Aim of the task: Your answer should be one number, the count of lines in the entries holding the word "every".

Records from a data collection:
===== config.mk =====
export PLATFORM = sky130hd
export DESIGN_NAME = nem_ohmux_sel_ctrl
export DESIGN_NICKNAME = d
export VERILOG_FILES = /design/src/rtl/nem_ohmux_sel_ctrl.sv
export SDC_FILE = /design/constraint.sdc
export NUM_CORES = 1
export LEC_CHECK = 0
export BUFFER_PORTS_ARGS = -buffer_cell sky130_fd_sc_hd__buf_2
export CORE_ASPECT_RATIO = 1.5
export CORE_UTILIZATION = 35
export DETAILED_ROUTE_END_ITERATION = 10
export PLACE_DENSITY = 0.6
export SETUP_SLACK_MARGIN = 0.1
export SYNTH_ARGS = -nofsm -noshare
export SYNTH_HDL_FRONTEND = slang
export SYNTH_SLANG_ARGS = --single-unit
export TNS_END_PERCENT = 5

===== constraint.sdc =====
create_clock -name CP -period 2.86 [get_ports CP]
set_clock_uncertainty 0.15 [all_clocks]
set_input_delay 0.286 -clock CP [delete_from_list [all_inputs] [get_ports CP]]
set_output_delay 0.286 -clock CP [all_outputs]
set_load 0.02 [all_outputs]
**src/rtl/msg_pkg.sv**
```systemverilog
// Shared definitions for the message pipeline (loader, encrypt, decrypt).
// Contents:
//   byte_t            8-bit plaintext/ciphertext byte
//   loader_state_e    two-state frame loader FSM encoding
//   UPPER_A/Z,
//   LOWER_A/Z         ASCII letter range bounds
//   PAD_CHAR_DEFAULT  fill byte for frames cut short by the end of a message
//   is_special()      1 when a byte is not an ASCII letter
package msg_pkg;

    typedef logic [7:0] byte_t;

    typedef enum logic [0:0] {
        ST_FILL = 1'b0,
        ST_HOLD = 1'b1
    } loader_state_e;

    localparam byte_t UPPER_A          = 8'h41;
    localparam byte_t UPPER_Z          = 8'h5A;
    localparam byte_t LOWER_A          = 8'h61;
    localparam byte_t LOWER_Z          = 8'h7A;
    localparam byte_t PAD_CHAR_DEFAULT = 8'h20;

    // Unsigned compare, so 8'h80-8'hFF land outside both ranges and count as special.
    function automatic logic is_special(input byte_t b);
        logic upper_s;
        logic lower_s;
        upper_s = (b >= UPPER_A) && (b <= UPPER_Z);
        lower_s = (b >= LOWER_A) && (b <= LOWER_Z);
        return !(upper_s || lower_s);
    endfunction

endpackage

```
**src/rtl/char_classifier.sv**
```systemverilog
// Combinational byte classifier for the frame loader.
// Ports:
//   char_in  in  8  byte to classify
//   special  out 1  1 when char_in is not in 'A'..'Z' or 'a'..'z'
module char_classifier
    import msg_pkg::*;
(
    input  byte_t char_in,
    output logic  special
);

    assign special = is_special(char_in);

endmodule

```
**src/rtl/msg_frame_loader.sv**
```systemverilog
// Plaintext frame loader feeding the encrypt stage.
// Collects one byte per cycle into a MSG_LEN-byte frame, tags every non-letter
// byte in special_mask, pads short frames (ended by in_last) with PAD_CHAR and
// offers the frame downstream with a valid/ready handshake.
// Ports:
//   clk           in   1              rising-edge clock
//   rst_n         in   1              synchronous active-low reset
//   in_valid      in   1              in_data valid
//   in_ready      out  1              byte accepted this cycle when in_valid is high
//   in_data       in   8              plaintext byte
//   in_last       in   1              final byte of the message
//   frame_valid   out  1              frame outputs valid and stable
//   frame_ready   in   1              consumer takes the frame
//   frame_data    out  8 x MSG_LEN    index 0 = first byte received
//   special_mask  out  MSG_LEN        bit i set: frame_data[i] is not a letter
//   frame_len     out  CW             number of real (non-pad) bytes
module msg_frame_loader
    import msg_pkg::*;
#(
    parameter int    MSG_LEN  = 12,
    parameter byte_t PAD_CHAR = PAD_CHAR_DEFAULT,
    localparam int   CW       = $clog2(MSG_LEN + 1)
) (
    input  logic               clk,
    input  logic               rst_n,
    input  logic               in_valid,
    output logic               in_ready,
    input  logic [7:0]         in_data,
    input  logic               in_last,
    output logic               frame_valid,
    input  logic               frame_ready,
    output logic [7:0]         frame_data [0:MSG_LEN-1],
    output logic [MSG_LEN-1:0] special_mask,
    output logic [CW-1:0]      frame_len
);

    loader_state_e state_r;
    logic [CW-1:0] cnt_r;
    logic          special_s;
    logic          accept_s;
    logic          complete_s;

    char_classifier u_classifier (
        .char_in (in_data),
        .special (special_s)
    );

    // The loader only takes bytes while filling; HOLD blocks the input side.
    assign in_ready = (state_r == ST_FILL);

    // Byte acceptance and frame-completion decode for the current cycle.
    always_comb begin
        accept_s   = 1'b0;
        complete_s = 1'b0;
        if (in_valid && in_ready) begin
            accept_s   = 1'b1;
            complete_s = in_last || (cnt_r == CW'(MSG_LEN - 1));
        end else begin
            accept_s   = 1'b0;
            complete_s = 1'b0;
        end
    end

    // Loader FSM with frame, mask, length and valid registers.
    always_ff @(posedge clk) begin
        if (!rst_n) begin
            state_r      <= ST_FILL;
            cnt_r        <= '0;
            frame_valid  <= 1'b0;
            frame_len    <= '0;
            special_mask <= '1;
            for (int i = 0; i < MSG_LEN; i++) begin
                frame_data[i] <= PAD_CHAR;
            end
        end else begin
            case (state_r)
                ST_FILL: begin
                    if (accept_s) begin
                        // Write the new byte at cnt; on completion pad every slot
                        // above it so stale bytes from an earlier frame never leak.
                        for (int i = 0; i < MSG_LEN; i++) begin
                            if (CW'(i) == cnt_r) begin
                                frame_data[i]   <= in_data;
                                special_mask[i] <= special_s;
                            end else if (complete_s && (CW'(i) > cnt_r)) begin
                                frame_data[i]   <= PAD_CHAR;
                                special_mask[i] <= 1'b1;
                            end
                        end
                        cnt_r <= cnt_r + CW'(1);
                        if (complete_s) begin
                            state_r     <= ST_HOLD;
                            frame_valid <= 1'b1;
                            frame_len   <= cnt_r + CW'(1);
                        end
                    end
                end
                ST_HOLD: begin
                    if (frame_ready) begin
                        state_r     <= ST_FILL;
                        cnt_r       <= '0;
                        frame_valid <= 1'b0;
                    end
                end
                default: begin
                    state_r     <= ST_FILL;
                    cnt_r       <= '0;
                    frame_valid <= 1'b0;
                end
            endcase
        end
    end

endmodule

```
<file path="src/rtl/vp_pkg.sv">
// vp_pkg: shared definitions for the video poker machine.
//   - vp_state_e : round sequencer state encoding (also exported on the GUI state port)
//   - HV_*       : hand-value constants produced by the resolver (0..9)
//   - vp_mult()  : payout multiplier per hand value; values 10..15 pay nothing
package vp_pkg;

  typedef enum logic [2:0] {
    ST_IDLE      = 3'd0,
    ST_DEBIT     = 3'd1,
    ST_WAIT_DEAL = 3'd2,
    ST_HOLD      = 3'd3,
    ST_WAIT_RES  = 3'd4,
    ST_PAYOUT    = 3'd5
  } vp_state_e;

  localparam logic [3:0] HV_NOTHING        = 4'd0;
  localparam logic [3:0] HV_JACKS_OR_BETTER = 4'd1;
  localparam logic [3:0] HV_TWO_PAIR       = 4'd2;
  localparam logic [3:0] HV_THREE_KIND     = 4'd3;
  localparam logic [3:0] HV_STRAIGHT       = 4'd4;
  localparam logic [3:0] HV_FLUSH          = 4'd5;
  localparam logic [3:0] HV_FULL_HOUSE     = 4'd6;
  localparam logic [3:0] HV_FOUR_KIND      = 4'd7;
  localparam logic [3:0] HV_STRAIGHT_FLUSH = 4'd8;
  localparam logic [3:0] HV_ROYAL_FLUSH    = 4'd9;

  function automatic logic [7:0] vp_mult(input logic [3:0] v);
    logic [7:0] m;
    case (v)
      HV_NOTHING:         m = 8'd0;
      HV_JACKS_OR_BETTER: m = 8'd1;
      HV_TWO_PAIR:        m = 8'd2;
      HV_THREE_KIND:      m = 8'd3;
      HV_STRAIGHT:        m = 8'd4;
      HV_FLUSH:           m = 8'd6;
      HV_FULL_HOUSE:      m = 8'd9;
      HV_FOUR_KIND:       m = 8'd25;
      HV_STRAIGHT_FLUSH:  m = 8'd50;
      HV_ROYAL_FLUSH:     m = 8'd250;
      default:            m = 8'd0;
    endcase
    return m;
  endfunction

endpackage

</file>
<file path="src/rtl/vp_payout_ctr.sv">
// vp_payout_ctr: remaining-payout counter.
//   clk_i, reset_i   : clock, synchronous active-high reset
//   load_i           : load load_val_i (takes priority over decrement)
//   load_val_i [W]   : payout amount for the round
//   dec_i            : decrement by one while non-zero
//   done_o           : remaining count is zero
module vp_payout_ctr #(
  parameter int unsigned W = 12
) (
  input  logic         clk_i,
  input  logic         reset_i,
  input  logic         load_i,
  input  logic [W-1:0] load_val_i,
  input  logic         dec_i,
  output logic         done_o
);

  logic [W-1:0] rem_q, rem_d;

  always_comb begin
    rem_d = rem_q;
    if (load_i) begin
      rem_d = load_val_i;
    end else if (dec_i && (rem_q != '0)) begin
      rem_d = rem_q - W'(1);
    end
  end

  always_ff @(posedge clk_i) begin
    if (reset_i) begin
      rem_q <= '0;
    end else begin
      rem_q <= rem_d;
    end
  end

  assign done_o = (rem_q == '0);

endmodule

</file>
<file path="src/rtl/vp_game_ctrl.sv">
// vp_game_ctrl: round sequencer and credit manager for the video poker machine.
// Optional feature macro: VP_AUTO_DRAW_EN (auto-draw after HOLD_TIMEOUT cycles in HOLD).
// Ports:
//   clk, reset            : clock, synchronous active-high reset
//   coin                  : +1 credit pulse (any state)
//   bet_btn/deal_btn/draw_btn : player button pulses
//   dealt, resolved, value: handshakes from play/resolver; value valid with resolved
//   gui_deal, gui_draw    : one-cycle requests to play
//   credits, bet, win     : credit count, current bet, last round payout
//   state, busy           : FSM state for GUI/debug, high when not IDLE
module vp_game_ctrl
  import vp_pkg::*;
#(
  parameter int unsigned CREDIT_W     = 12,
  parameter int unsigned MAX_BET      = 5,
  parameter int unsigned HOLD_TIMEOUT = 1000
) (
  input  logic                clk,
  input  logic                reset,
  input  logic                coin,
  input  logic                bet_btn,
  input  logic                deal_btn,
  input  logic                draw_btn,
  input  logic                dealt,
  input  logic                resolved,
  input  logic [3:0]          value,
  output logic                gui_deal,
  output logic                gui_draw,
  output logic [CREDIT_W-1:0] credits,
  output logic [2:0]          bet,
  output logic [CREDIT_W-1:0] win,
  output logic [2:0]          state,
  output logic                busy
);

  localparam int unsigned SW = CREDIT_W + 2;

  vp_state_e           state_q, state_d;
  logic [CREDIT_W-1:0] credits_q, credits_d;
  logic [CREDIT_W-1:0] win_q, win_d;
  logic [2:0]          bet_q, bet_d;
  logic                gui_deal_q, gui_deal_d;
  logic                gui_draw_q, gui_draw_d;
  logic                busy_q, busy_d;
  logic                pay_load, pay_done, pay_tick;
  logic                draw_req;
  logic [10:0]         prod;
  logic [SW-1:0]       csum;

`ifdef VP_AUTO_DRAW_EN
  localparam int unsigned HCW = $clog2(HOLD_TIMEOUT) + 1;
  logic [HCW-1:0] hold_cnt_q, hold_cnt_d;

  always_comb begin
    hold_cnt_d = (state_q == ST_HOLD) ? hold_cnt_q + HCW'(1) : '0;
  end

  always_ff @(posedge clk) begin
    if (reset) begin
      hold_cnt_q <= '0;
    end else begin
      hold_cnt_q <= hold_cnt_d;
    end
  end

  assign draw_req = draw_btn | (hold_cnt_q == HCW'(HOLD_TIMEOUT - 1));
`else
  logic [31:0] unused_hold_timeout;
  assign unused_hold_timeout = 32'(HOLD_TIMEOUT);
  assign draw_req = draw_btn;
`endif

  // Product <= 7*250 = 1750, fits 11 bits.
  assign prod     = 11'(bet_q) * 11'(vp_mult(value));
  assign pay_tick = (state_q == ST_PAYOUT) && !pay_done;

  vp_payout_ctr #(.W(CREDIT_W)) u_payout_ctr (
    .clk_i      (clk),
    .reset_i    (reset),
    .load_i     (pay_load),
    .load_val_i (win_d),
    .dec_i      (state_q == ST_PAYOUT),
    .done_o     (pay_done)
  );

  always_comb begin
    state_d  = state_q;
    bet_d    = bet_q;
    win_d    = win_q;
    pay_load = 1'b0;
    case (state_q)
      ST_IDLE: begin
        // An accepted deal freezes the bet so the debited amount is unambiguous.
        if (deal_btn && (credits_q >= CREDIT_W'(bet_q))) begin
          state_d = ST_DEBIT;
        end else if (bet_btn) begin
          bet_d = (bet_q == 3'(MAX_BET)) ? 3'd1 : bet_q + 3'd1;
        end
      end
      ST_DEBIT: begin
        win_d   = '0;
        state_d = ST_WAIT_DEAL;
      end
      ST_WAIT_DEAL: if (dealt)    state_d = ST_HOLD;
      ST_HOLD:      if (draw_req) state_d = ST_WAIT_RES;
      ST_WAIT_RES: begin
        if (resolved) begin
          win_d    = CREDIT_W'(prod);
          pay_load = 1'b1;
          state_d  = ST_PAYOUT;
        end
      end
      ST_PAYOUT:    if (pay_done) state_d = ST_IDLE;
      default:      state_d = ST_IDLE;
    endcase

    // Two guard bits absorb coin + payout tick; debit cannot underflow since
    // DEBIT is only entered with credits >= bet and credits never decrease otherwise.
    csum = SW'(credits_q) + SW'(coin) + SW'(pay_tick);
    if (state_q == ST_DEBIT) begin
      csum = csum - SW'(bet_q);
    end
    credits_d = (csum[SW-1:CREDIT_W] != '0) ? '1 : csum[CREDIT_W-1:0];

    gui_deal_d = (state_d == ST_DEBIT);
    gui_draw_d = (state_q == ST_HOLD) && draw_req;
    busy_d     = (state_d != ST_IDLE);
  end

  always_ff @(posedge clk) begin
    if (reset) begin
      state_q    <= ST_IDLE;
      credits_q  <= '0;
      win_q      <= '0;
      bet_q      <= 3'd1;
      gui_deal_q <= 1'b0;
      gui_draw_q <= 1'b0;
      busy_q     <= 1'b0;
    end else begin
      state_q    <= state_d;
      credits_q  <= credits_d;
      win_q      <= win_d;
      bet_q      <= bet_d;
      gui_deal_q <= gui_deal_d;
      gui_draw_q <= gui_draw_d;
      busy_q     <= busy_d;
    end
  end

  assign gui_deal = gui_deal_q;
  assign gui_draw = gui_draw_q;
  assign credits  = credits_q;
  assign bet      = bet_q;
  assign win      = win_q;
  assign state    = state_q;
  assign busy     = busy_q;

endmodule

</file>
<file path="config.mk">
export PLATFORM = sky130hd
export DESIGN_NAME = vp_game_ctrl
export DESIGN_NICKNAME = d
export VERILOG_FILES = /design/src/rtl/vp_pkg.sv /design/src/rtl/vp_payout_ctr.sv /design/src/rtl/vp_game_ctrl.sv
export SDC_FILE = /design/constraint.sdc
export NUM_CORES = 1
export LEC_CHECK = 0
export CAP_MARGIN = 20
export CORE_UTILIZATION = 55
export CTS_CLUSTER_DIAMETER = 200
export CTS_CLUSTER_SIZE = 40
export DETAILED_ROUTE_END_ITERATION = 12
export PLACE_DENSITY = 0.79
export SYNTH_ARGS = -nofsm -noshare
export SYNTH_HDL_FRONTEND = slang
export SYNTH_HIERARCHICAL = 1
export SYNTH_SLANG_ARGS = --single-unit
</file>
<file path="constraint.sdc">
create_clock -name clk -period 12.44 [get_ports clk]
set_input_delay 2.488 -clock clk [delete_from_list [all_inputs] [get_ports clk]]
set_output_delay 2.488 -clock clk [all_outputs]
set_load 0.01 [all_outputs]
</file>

Your solution: 2